A foral (charter) was issued in April 1196 by King Sancho I, and later confirmed by King Manuel I that granted the region the status of municipality, including its one parish.

Canas de Senhorim was a municipality by the 19th century, when the parish of Carvalhal Redondo was annexed. Eventually, its municipal status was extinguished on 9 December 1852; both the municipality of Canas de Senhorim and Senhorim, were included in the reconstituted municipality of Nelas. Fifteen months later, following the decree, the municipality was no more.

Canas was elevated to the status of vila (town) with the passing of bill 15128, on 21 March 1928, at the same time that the civil parish of Santar received its status.

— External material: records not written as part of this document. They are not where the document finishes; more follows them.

Context: an optimization exercise on an open-source flow, tuned for small area. The choices shown serve that exercise and are no tape-out recipe. The RTL was checked by simulation tests, not by an equivalence proof against the original design. Power is estimated from default activity; no workload was simulated.

before:
Design processor, start of the top module:
module processor
(
	input wire clk_i,
	input wire rst_i,
	input wire stall_i,
	output wire [31:0] addr_o,
	input wire [31:0] data_i,
	output wire [31:0] data_o,
	output wire [3:0] data_w_o,
	output wire [2:0] data_mode_o,
	input wire [7:0] extio_in,
	output wire [7:0] extio_out
);
Settings: LEC_CHECK=0, CAP_MARGIN=20, CORE_MARGIN=2, CORE_UTILIZATION=48, SLEW_MARGIN=20, SYNTH_HIERARCHICAL=1; clock period 12.0 ns.
standard.sh (not shown) runs the stock make flow with config.mk's settings and CLKGATE_MAP_FILE= SYNTH_SCRIPT=/design/flow/synth_recipe.tcl, a recipe that flattens the netlist after the stock synthesis.
==> flow/flow/run.sh <==
#!/bin/bash
# Own flow: the standard layout (standard.sh) with these changes:
#  - synthesis maps with an area-leaning ABC script (flow/abc_area_relaxed.script)
#    through flow/my_abc_synth.tcl, which is synth_recipe.tcl with the abc call
#    redirected (same registers, flattening and renaming);
#  - every port still gets a buffer, a sky130_fd_sc_hd__buf_1;
#  - clock tree built from clkbuf_8 in clusters of up to 14 sinks, without dummy loads;
set -euo pipefail
W=$(pwd)
bash standard.sh finish \
  SYNTH_SCRIPT="$W/flow/my_abc_synth.tcl" \
  "BUFFER_PORTS_ARGS=-buffer_cell sky130_fd_sc_hd__buf_1" \
  "CTS_ARGS=-sink_clustering_enable -repair_clock_nets -buf_list sky130_fd_sc_hd__clkbuf_8 -sink_clustering_size 14 -sink_clustering_max_diameter 90 -dont_use_dummy_load" \
  > "$W/standard_flow.log" 2>&1
test -f "$W/out/final.def"
==> flow/flow/abc_area_relaxed.script <==
&get -n
&st
&dch
&nf -R 1000 -p
&put
topo
stime -c
==> flow/flow/my_abc_synth.tcl <==
proc synth {args} { yosys synth -nofsm -noshare {*}$args }
# map with an area-leaning ABC script in place of ORFS's speed script
set ::my_abc_script [file join [file dirname [file normalize [info script]]] abc_area_relaxed.script]
proc abc {args} {
  set i [lsearch -exact $args -script]
  if {$i >= 0} { lset args [expr {$i + 1}] $::my_abc_script }
  yosys abc {*}$args
}
source $::env(SCRIPTS_DIR)/synth.tcl
# left out here: clear keep_hierarchy, flatten, clean up, hide names made inside functions, write 1_2_yosys.v
[inputs] after vs before
--- a/flow/config.mk
+++ b/flow/config.mk
@@ -9,3 +9,3 @@
 export CORE_MARGIN = 2
-export CORE_UTILIZATION = 48
+export CORE_UTILIZATION = 45
 export SLEW_MARGIN = 20
### Flow results
Post-route cell area ended up 0.38% higher on after than on before. In the metrics for after and before, the one carrying the lower utilization is after. after ends up with lower via count of the first global-routing pass than before does. The fraction of area in clock buffers and inverters of before and that of after are within noise of each other. Filler-free cell count of the finished design came out higher on after than on before.

---

processor, a different RTL version from the one above (not shown whole).
Size in the first run: about 120 I/O pins, ~36000 um^2 of cells after synthesis.
==> flow/config.mk <==
export PLATFORM = sky130hd
export DESIGN_NAME = processor
export DESIGN_NICKNAME = processor
export VERILOG_FILES = /design/flow/design.v
export SDC_FILE = /design/flow/constraint.sdc
export NUM_CORES = 4
export LEC_CHECK = 0
export CAP_MARGIN = 20
export CORE_MARGIN = 2
export CORE_UTILIZATION = 45
export SLEW_MARGIN = 20
export SYNTH_HIERARCHICAL = 1
==> flow/constraint.sdc <==
create_clock -name core_clock -period 12.0 [get_ports {clk_i}]
set_input_delay 2.4000 -clock core_clock [delete_from_list [all_inputs] [get_ports {clk_i}]]
set_output_delay 2.4000 -clock core_clock [all_outputs]
set_load 0.01 [all_outputs]
==> flow/flow/run.sh <==
#!/bin/bash
# Own flow: the standard layout (standard.sh) with these changes:
#  - synthesis maps with an area-leaning ABC script (flow/abc_area_relaxed.script)
#    through flow/my_abc_synth.tcl, which is synth_recipe.tcl with the abc call
#    redirected (same registers, flattening and renaming);
#  - every port still gets a buffer, a sky130_fd_sc_hd__buf_1;
#  - clock tree built from clkbuf_8 in clusters of up to 12 sinks, without dummy loads;
set -euo pipefail
W=$(pwd)
bash standard.sh finish \
  SYNTH_SCRIPT="$W/flow/my_abc_synth.tcl" \
  "BUFFER_PORTS_ARGS=-buffer_cell sky130_fd_sc_hd__buf_1" \
  "CTS_ARGS=-sink_clustering_enable -repair_clock_nets -buf_list sky130_fd_sc_hd__clkbuf_8 -sink_clustering_size 12 -sink_clustering_max_diameter 80 -dont_use_dummy_load" \
  > "$W/standard_flow.log" 2>&1
test -f "$W/out/final.def"
Scripts as last shown in full above: flow/flow/abc_area_relaxed.script, flow/flow/my_abc_synth.tcl
Edit:
==> flow/run.sh (new file) <==
#!/bin/bash
# synth_recipe.tcl (not shown) runs the flow's synth.tcl, then flattens the netlist and writes it again
# the make line also repeats each setting of config.mk as NAME=value (left out here)
make -C /OpenROAD-flow-scripts/flow DESIGN_CONFIG=/design/flow/config.mk WORK_HOME=/design/flow/orfs CLKGATE_MAP_FILE= SYNTH_SCRIPT=/design/flow/synth_recipe.tcl finish
CTS_BUF_LIST = sky130_fd_sc_hd__clkbuf_8   (was unset)
CTS_CLUSTER_DIAMETER = 80   (was unset)
CTS_CLUSTER_SIZE = 12   (was unset)
removed: flow/flow/run.sh
removed: flow/flow/abc_area_relaxed.script
removed: flow/flow/my_abc_synth.tcl
removed: flow/standard.sh
Sequential power went up by about a fifth.
Utilization drops by 2.9 points.
Synthesized area rose by roughly a tenth.
Sequential cell count does not change.
Register-to-register slack improved by 1.5 ns.
Via count rose by a few percent.

## separate check: timing with driven ports
The flow's constraints put no driver on any port. The routed layouts listed below were extracted and timed again, unchanged, in two steps. Step 1 (the two cells are an assumption about what drives the block):
set clk [get_ports {clk_i}]
set_driving_cell -lib_cell sky130_fd_sc_hd__clkbuf_16 $clk
set_driving_cell -lib_cell sky130_fd_sc_hd__buf_2 [delete_from_list [all_inputs] $clk]
Step 2 moves the port delays by t, midway between the first and last clock arrival at a register: inputs arrive t later, outputs are due t later. That takes back most of the time a late clock gives input paths. Three values: no drivers, after step 1, after step 2; two values: the first two.
| run | t, ns | slack for setup (ns) | latest minus earliest clock arrival (ns) |
|---|---|---|---|
| before | 0.795 | 0.779 / 0.706 / 1.501 | 0.091 / 0.091 |
| after | 0.775 | 0.754 / 0.688 / 1.463 | 0.152 / 0.153 |
| the first run of note 2 | 0.739 | 0.390 / 0.327 / 1.065 | 0.119 / 0.119 |
| the second run of note 2 | 0.810 | 0.935 / 0.861 / 1.671 | 0.056 / 0.056 |
After both steps setup and hold are still met in every run listed.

For a better part of the 20th century, Canas de Senhorim was known for its persistent fight to restore its municipal status. A movement was formed to challenge Nelas's politicians authority, protesting through election boycotts, disruption of the rail service through the main town, and public demonstrations in Lisbon. On 3 July 2003, the national assembly approved motion to restore the regions status, but President Jorge Sampaio vetoed the decree a month later, provoking general outrage.

==Geography==
Within the parish are several localities, small hamlets or villages; these include: Caldas da Felgueira, Póvoa de Santo António, Urgeiriça and Vale de Madeiros.